● Your task
The required output is every line from the beginning of the entries below through the line that includes "if (i_shift_en) begin", copied exactly.

Entries taken from a collection:
<file path="src/rtl/mult_pkg.sv">
// Shared types and constants for the mult_sched shared multiplier.
package mult_pkg;

    localparam int unsigned DEF_WIDTH = 8;
    localparam int unsigned DEF_NREQ  = 2;

    typedef enum logic [2:0] {
        IDLE,
        CHECK,
        ADD,
        SHIFT,
        DONE
    } state_t;

    // Ceiling log2; clog2(1) == 0.
    function automatic int unsigned clog2(input int unsigned v);
        int unsigned r;
        int unsigned x;
        r = 0;
        x = 1;
        while (x < v) begin
            x = x << 1;
            r = r + 1;
        end
        return r;
    endfunction

endpackage

</file>
<file path="src/rtl/mult_datapath.sv">
// Shift-add multiplier datapath: A/B/P/cnt registers with adder and shifters.
module mult_datapath
    import mult_pkg::*;
#(
    parameter int unsigned WIDTH = DEF_WIDTH
) (
    input  logic               i_clk,
    input  logic               i_reset,
    input  logic               i_load,
    input  logic               i_add_en,
    input  logic               i_shift_en,
    input  logic [WIDTH-1:0]   i_a,
    input  logic [WIDTH-1:0]   i_b,
    output logic               o_b_lsb,
    output logic               o_b_zero,
    output logic               o_cnt_done,
    output logic [2*WIDTH-1:0] o_p
);

    localparam int unsigned PW   = 2 * WIDTH;
    localparam int unsigned CNTW = clog2(WIDTH + 1);

    logic [PW-1:0]    r_a;
    logic [PW-1:0]    r_p;
    logic [WIDTH-1:0] r_b;
    logic [CNTW-1:0]  r_cnt;

    always_ff @(posedge i_clk or posedge i_reset) begin
        if (i_reset) begin
            r_a   <= '0;
            r_b   <= '0;
            r_p   <= '0;
            r_cnt <= '0;
        end else if (i_load) begin
            r_a   <= PW'(i_a);
            r_b   <= i_b;
            r_p   <= '0;
            r_cnt <= '0;
        end else begin
            if (i_add_en) begin
                r_p <= r_p + r_a;
            end
            if (i_shift_en) begin
                r_a   <= r_a << 1;
                r_b   <= r_b >> 1;
                r_cnt <= r_cnt + CNTW'(1);
            end
        end
    end

    assign o_b_lsb    = r_b[0];
    assign o_b_zero   = (r_b == '0);
    assign o_cnt_done = (r_cnt == CNTW'(WIDTH));
    assign o_p        = r_p;

endmodule

</file>
<file path="src/rtl/mult_sched.sv">
// Round-robin scheduler and FSM around one shared shift-add multiplier.
// Optional macro EARLY_EXIT_EN: finish as soon as the remaining multiplier bits are zero.
module mult_sched
    import mult_pkg::*;
#(
    parameter int unsigned WIDTH = DEF_WIDTH,
    parameter int unsigned NREQ  = DEF_NREQ,
    localparam int unsigned IDW  = (clog2(NREQ) > 1) ? clog2(NREQ) : 1
) (
    input  logic                  Clk,
    input  logic                  reset,
    input  logic [NREQ-1:0]       req,
    input  logic [NREQ*WIDTH-1:0] op_a,
    input  logic [NREQ*WIDTH-1:0] op_b,
    output logic [NREQ-1:0]       gnt,
    output logic                  busy,
    output logic                  done,
    output logic [IDW-1:0]        done_id,
    output logic [2*WIDTH-1:0]    product
);

`ifdef EARLY_EXIT_EN
    localparam logic EARLY_EXIT = 1'b1;
`else
    localparam logic EARLY_EXIT = 1'b0;
`endif

    state_t             r_state;
    logic [IDW-1:0]     r_rr;
    logic [IDW-1:0]     r_id;

    logic               w_any;
    logic [IDW-1:0]     w_idx;
    logic [IDW-1:0]     w_rr_next;
    logic [NREQ-1:0]    w_onehot;
    logic [WIDTH-1:0]   w_a_sel;
    logic [WIDTH-1:0]   w_b_sel;
    logic               w_load;
    logic               w_add_en;
    logic               w_shift_en;
    logic               w_b_lsb;
    logic               w_b_zero;
    logic               w_cnt_done;
    logic               w_finish;
    logic [2*WIDTH-1:0] w_p;

    // First asserted request at or above the rr pointer, wrapping around.
    always_comb begin
        logic [IDW:0] v_sum;
        w_any = 1'b0;
        w_idx = '0;
        v_sum = '0;
        for (int unsigned i = 0; i < NREQ; i++) begin
            v_sum = {1'b0, r_rr} + (IDW+1)'(i);
            if (v_sum >= (IDW+1)'(NREQ)) begin
                v_sum = v_sum - (IDW+1)'(NREQ);
            end
            if (!w_any && req[v_sum[IDW-1:0]]) begin
                w_any = 1'b1;
                w_idx = v_sum[IDW-1:0];
            end
        end
    end

    always_comb begin
        logic [IDW:0] v_next;
        v_next    = {1'b0, w_idx} + (IDW+1)'(1);
        w_rr_next = v_next[IDW-1:0];
        if (v_next >= (IDW+1)'(NREQ)) begin
            w_rr_next = '0;
        end
    end

    always_comb begin
        w_a_sel = '0;
        w_b_sel = '0;
        for (int unsigned i = 0; i < NREQ; i++) begin
            if (w_idx == IDW'(i)) begin
                w_a_sel = op_a[i*WIDTH +: WIDTH];
                w_b_sel = op_b[i*WIDTH +: WIDTH];
            end
        end
    end

    assign w_onehot   = NREQ'(1) << w_idx;
    assign w_load     = (r_state == IDLE) && w_any;
    assign w_add_en   = (r_state == ADD);
    assign w_shift_en = (r_state == SHIFT);
    assign w_finish   = w_cnt_done | (EARLY_EXIT & w_b_zero);

    mult_datapath #(
        .WIDTH(WIDTH)
    ) u_datapath (
        .i_clk      (Clk),
        .i_reset    (reset),
        .i_load     (w_load),
        .i_add_en   (w_add_en),
        .i_shift_en (w_shift_en),
        .i_a        (w_a_sel),
        .i_b        (w_b_sel),
        .o_b_lsb    (w_b_lsb),
        .o_b_zero   (w_b_zero),
        .o_cnt_done (w_cnt_done),
        .o_p        (w_p)
    );

    // Control FSM; requests are only considered in IDLE.
    always_ff @(posedge Clk or posedge reset) begin
        if (reset) begin
            r_state <= IDLE;
            r_rr    <= '0;
            r_id    <= '0;
            gnt     <= '0;
            busy    <= 1'b0;
            done    <= 1'b0;
            done_id <= '0;
            product <= '0;
        end else begin
            gnt  <= '0;
            done <= 1'b0;
            case (r_state)
                IDLE: begin
                    if (w_any) begin
                        r_state <= CHECK;
                        r_id    <= w_idx;
                        r_rr    <= w_rr_next;
                        gnt     <= w_onehot;
                        busy    <= 1'b1;
                    end
                end
                CHECK: begin
                    if (w_finish) begin
                        r_state <= DONE;
                        done    <= 1'b1;
                        done_id <= r_id;
                        product <= w_p;
                    end else if (w_b_lsb) begin
                        r_state <= ADD;
                    end else begin
                        r_state <= SHIFT;
                    end
                end
                ADD: begin
                    r_state <= SHIFT;
                end
                SHIFT: begin
                    r_state <= CHECK;
                end
                DONE: begin
                    r_state <= IDLE;
                    busy    <= 1'b0;
                end
                default: begin
                    r_state <= IDLE;
                    busy    <= 1'b0;
                end
            endcase
        end
    end

endmodule

</file>
<file path="config.mk">
export PLATFORM = sky130hd
export DESIGN_NAME = mult_sched
export DESIGN_NICKNAME = d
export VERILOG_FILES = /design/src/rtl/mult_pkg.sv /design/src/rtl/mult_datapath.sv /design/src/rtl/mult_sched.sv
export SDC_FILE = /design/constraint.sdc
export NUM_CORES = 1
export LEC_CHECK = 0
export ABC_AREA = 1
export CAP_MARGIN = 20
export CORE_UTILIZATION = 59
export DETAILED_ROUTE_END_ITERATION = 8
export PLACE_DENSITY = 0.95
export SLEW_MARGIN = 5
export SYNTH_ARGS = -nofsm -noshare
export SYNTH_HDL_FRONTEND = slang
export SYNTH_SLANG_ARGS = --single-unit
</file>
<file path="constraint.sdc">
create_clock -name Clk -period 6.8 [get_ports Clk]
set_input_delay 1.7 -clock Clk [delete_from_list [all_inputs] [get_ports Clk]]
set_output_delay 1.7 -clock Clk [all_outputs]
set_load 0.005 [all_outputs]
</file>
* Word-level counts from Yosys, hierarchy flattened
Index checks and enable logic that the tools add are counted.
Storage, ports and cells: register bits 70, input port bits 36, output and inout port bits 21
Operators by class: $add $sub $neg 6, magnitude comparators 5, eq/ne operators 5, shift-type cells 1, multiplexer cells 31, bitwise gates (word level) 1, reductions and logical operators 10
Operators by type and width (count):
- two-way mux 16 bit | 4
- two-way mux 8 bit | 4
- adder 16 bit | 1
- two-way mux 1 bit | 15
- one-hot mux 3 bit (4 select lines) | 1
- two-way mux 4 bit | 2
- == test 3 x 2 -> 1 bit (second input constant) | 2
- two-way mux 3 bit | 2
- AND reduction 2 bit | 3
- adder 1 x 1 -> 2 bit (second input constant) | 2
- adder 4 x 1 -> 4 bit (second input constant) | 1
- == test 4 bit (second input constant) | 1
- greater-or-equal comparator 2 bit (second input constant) | 2
- < comparator 1 x 2 -> 1 bit (second input constant) | 2
- two-way mux 2 bit | 2
- nonzero test 2 bit | 2
- == test 3 x 1 -> 1 bit (second input constant) | 1
- logical NOT 3 bit | 1
- OR reduction 3 bit | 1
- greater-or-equal comparator 1 x 2 -> 1 bit (second input constant) | 1
- logical AND 1 bit | 2
- != test 2 bit (second input constant) | 1
- one-hot mux 1 bit (2 select lines) | 1
- << shifter 1 x 1 -> 2 bit (first input constant) | 1
- 3 further kinds | 4

* Logic depth before layout (Yosys ltp)
depth in word-level cells 11, depth in mapped cells 11, mapped depth without buffers 11

* By module
From an unflattened synthesis, not the netlist that was laid out.
Unflattened totals: cells, all modules 544, area total of the unflattened synthesis 4081.4 um^2
By module, submodules not included:
- mult_datapath | times used 1, cells an instance 370, area an instance 2772.7 um^2, sequential area each 1101.1 um^2
- mult_sched | times used 1, cells an instance 174, area an instance 1308.8 um^2, sequential area each 650.6 um^2

* Worst setup path before layout
Ideal clock, no wire load.
path kind input -> register, from input req[0], to register u_datapath.r_a[3], setup time 0.130 ns, arrival 2.491 ns, data required time 6.670 ns, path slack 4.179 ns, cell stages on the path 7, path through nand2_1 -> nand3b_1 -> nand2_2 -> inv_2 -> buf_4 -> o211ai_1 -> nand3_1
Between the ends: longest elaborated chain between the ends 8, elaborated cells between the ends (all ways) 14
Ends and longest elaborated chain:
- start: declaration | RTL line mult_sched.sv:12 | input logic [NREQ-1:0] req,
- two-way mux 1 bit (not written as such) (2 in series) | RTL line mult_sched.sv:58 | if (!w_any && req[v_sum[IDW-1:0]]) begin
- two-way mux 1 bit | RTL line mult_sched.sv:58
- logical NOT 1 bit | RTL line mult_sched.sv:58
- logical AND 1 bit | RTL line mult_sched.sv:58
- two-way mux 1 bit | RTL line mult_sched.sv:58
- two-way mux 8 bit / logical AND 1 bit (equally long branches) | RTL line mult_sched.sv:78, mult_sched.sv:86
- two-way mux 16 bit / nonzero test 2 bit (equally long branches)
- end signal: assignment | RTL line mult_datapath.sv:35 | r_a <= PW'(i_a);
- end signal: assignment | RTL line mult_datapath.sv:44 | r_a <= r_a << 1;
- end: declaration | RTL line mult_datapath.sv:23 | logic [PW-1:0] r_a;
Several ways; a longest one is shown, not always the timed one. The select of a mux whose other input is x is not followed. A chain may end at the register's enable or synchronous reset.

* Final worst setup path
from input req[0], to register u_datapath.r_a[7]
The elaborated chain is that of the path after synthesis.

==> metrics <==
yosys warns=0; Slowest-stage cell, CP=o21ai_0; CTS tree=built; CP Launch Type=input pin; DR iter-0 viols=235; Clk network pwr share=0.171; hold path start=product[10]; DR WL/cell=around 14 microns; kind of critical path=input pin to flip-flop; Row Count=29; most common cell after layout, fill and taps aside=nand2_1; Slew Viols, Final=0; Root Driver=clkbuf_8; vias in the first global route=approximately 3300; synthesis-stage register bit count=70; VDD IR-drop max=about 230 uV; largest net degree at the start of global routing=slightly above 70; CP bufs+invs=1; clk sinks=70; Logic pwr share=0.460; Synth Instances=between 400 and 500; fin cells=about 640; Crit. path cell count=5; I/O pin count=57; routed via count=approximately 3500; DRC viols=0; setup ws final=between 3 and 4 ns; Reg-to-Reg End=u_datapath.o_p[10]; MaxCap Viol Count=0; Syn Nets=552; Reg2Reg Depth=7; FMAX=slightly above 300 MHz; Hold Buf Count CTS=0; Synth Area per Inst=approximately 7.8 sq um; CP Capture Type=flip-flop; clk buf depth=2; Hold Slack=between 0.4 and 0.5 ns; mapped cell area=about 3900 sq um; Seq/Total Area, Yosys=0.449; Overall Global Routing Usage=0.273; Worst Hold Depth=2; Layout Skew=0.00944 ns; layout cells sized above 1=0.0786; Crit Path Max Fanout=30; synthesis-to-layout area growth=20.3%; CORE AREA=around 6300 sq um; Pre-antenna DRT Iters=7; ordered cell list for the critical path=clkdlybuf4s50_1 -> nand2_1 -> nand2_1 -> o21ai_0 -> o221ai_1; Via density=5.42; WHS Endpoint=product[10]; port buffer count=between 50 and 60; RR Startpoint=r_state[1]; fin crit period=3.23 ns; initial core utilization=0.614; Post-DP HPWL=between 6 and 7 mm; P_leak=about 2.5 nW; commonest non-fill, non-tap cells in the layout=nand2_1, inv_1, dfrtp_1, clkdlybuf4s50_1, nand3_1; PostCTS Resize Cnt=0; Tcrit/Tclk final=0.476; Rel. slew slack=0.329; nets=between 600 and 700; Fin Setup TNS=0 ns; Flop pwr share=0.369; Final Hold Violating Endpoints=0; CP Data Arrival Time=about 3.4 ns; Sw Pwr=790 uW; Die H=about 83 microns; post-synthesis async set-or-reset flop share=1.00; Ant. Diodes=0; Die X=approximately 83 microns; initial antenna violation count=0; cts bufs inserted=9; Reg2Reg Setup Slack=roughly 4.5 ns; switching portion of total power=0.422; GR Overflow Total=0; die footprint=6940 sq um; global-route wire length before repair=approximately 15 mm; RePlAce Congestion=around 0.83; routed wire length=about 8.6 mm; Post-CTS Setup Bufs=0; most frequent CP cell=nand2_1; setup violators final=0; RSZ-0062 raised after global routing=false; ys flop type=dfrtp_1; run status=finished, final reports clean; clk_lat worst skew=approximately 0.35 ns; worst hold path class=flip-flop to flip-flop; Crit path max-delay family=compound AO/OA/AOI/OAI gates; worst-margin pin slew=1.00 ns; Crit path largest cell delay=around 0.50 ns; H-Tree Depth=3; internal power=about 1.1 mW; Inst Count DP=around 620; clk slew on worst S/H paths=around 0.070 ns; Placement Setup Slack=3.26 ns; PwrDens=around 400 nW/um^2; Worst EP required=7.00 ns; Routed Antenna Nets=0; Post-synth EDFFs=0; post-synth cell types=33
## kinds of logic (layout without fill, tap and decap cells)
kind of cell | count (synthesis) | count (layout) | share of synthesized area
simple gates | 235 | 235 | 0.253
buf+inv | 99 | 161 | 0.103
compound gates | 71 | 71 | 0.123
flops | 70 | 70 | 0.449
fa+ha+maj | 18 | 18 | 0.0597
xor+xnor | 5 | 5 | 0.0112
## cell usage after synthesis, types with 2 or more instances
cell	number	area, sq um
a21oi_1	12	60.1
a22oi_1	5	37.5
buf_2	4	20.0
buf_6	3	33.8
clkbuf_1	3	11.3
dfrtp_1	70	1750
ha_1	17	213
inv_1	81	304
inv_2	7	26.3
nand2_1	162	608
nand2_2	4	25.0
nand3_1	34	170
nand3b_1	4	30.0
nor2_1	19	71.3
nor3_1	6	30.0
o211ai_1	10	75.1
o21ai_0	15	75.1
o21ai_1	2	10.0
o21ai_2	10	87.6
o221ai_1	9	78.8
o22ai_1	4	25.0
o32ai_1	2	17.5
or2_2	2	12.5
xnor2_1	2	17.5
xor2_1	3	26.3
## layer usage
metal	up-vias	track usage	part of all wire
li1	1712	-	-
met1	1584	0.347	0.43
met2	136	0.468	0.49
met3	20	0.0427	0.055
met4	0	0.111	0.021
met5	-	0	0
## worst register-to-register path, cell delays in order, from the launching register on
cell and delay [ns]:
dfrtp_1 0.48, inv_2 0.10, nor3_2 0.77, inv_2 0.27, nand2_2 0.29, inv_2 0.14
nand2_1 0.09, nand2_1 0.06
## registers in the layout, summed over array words and instances, names as in the netlist
register and cells:
product 16, gnt 2, u_datapath.r_cnt 4, u_datapath.o_p 16
u_datapath.r_b 8, u_datapath.r_a 16, r_id 1, r_state 3
done 1, done_id 1, r_rr 1, busy 1
## area by class of cell
type | count | area [sq um]
tap | 77 | 96.3
clock buffer | 12 | 165
inverter | 88 | 330
clock inverter | 4 | 30.0
multi-input combinational | 329 | 1750
sequential | 70 | 1750
fill | 454 | 1660
timing repair buffer | 57 | 568
## stage by stage
| step | power [mW] | utilization | instance area [sq um] |
|---|---|---|---|
| after global placement | 1.48 | 0.708 | 4500 |
| after CTS | 1.87 | 0.739 | 4690 |
| after floorplan | 1.28 | - | 3900 |
| final | 1.87 | 0.739 | 4690 |
| after global routing | 2.02 | 0.739 | 4690 |
| after detailed placement | 1.54 | 0.708 | 4500 |
## power by group through the flow
stage | logic (mW) | clock network (mW) | registers (mW)
after CTS | 0.857 | 0.322 | 0.687
after detailed placement | 0.845 | 0 | 0.693
after global placement | 0.799 | 0 | 0.685
after floorplan | 0.610 | 0 | 0.666
after global routing | 0.971 | 0.341 | 0.708
final | 0.862 | 0.320 | 0.689
## how the worst max path moves through the flow
stage / slack (ns) / endpoint / startpoint
3_5_place_dp: 3.26 / u_datapath.r_b[3] / req[0]
6_report: 3.57 / u_datapath.r_a[7] / req[0]
4_1_cts: 3.61 / u_datapath.r_a[15] / req[0]
5_1_grt: 3.44 / u_datapath.r_a[12] / req[0]
3_3_place_gp: 3.36 / u_datapath.r_a[7] / req[0]
2_1_floorplan: 3.33 / busy / reset
(Power assumes the default switching activity.)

● Answer to this exercise
<file path="src/rtl/mult_pkg.sv">
// Shared types and constants for the mult_sched shared multiplier.
package mult_pkg;

    localparam int unsigned DEF_WIDTH = 8;
    localparam int unsigned DEF_NREQ  = 2;

    typedef enum logic [2:0] {
        IDLE,
        CHECK,
        ADD,
        SHIFT,
        DONE
    } state_t;

    // Ceiling log2; clog2(1) == 0.
    function automatic int unsigned clog2(input int unsigned v);
        int unsigned r;
        int unsigned x;
        r = 0;
        x = 1;
        while (x < v) begin
            x = x << 1;
            r = r + 1;
        end
        return r;
    endfunction

endpackage

</file>
<file path="src/rtl/mult_datapath.sv">
// Shift-add multiplier datapath: A/B/P/cnt registers with adder and shifters.
module mult_datapath
    import mult_pkg::*;
#(
    parameter int unsigned WIDTH = DEF_WIDTH
) (
    input  logic               i_clk,
    input  logic               i_reset,
    input  logic               i_load,
    input  logic               i_add_en,
    input  logic               i_shift_en,
    input  logic [WIDTH-1:0]   i_a,
    input  logic [WIDTH-1:0]   i_b,
    output logic               o_b_lsb,
    output logic               o_b_zero,
    output logic               o_cnt_done,
    output logic [2*WIDTH-1:0] o_p
);

    localparam int unsigned PW   = 2 * WIDTH;
    localparam int unsigned CNTW = clog2(WIDTH + 1);

    logic [PW-1:0]    r_a;
    logic [PW-1:0]    r_p;
    logic [WIDTH-1:0] r_b;
    logic [CNTW-1:0]  r_cnt;

    always_ff @(posedge i_clk or posedge i_reset) begin
        if (i_reset) begin
            r_a   <= '0;
            r_b   <= '0;
            r_p   <= '0;
            r_cnt <= '0;
        end else if (i_load) begin
            r_a   <= PW'(i_a);
            r_b   <= i_b;
            r_p   <= '0;
            r_cnt <= '0;
        end else begin
            if (i_add_en) begin
                r_p <= r_p + r_a;
            end
            if (i_shift_en) begin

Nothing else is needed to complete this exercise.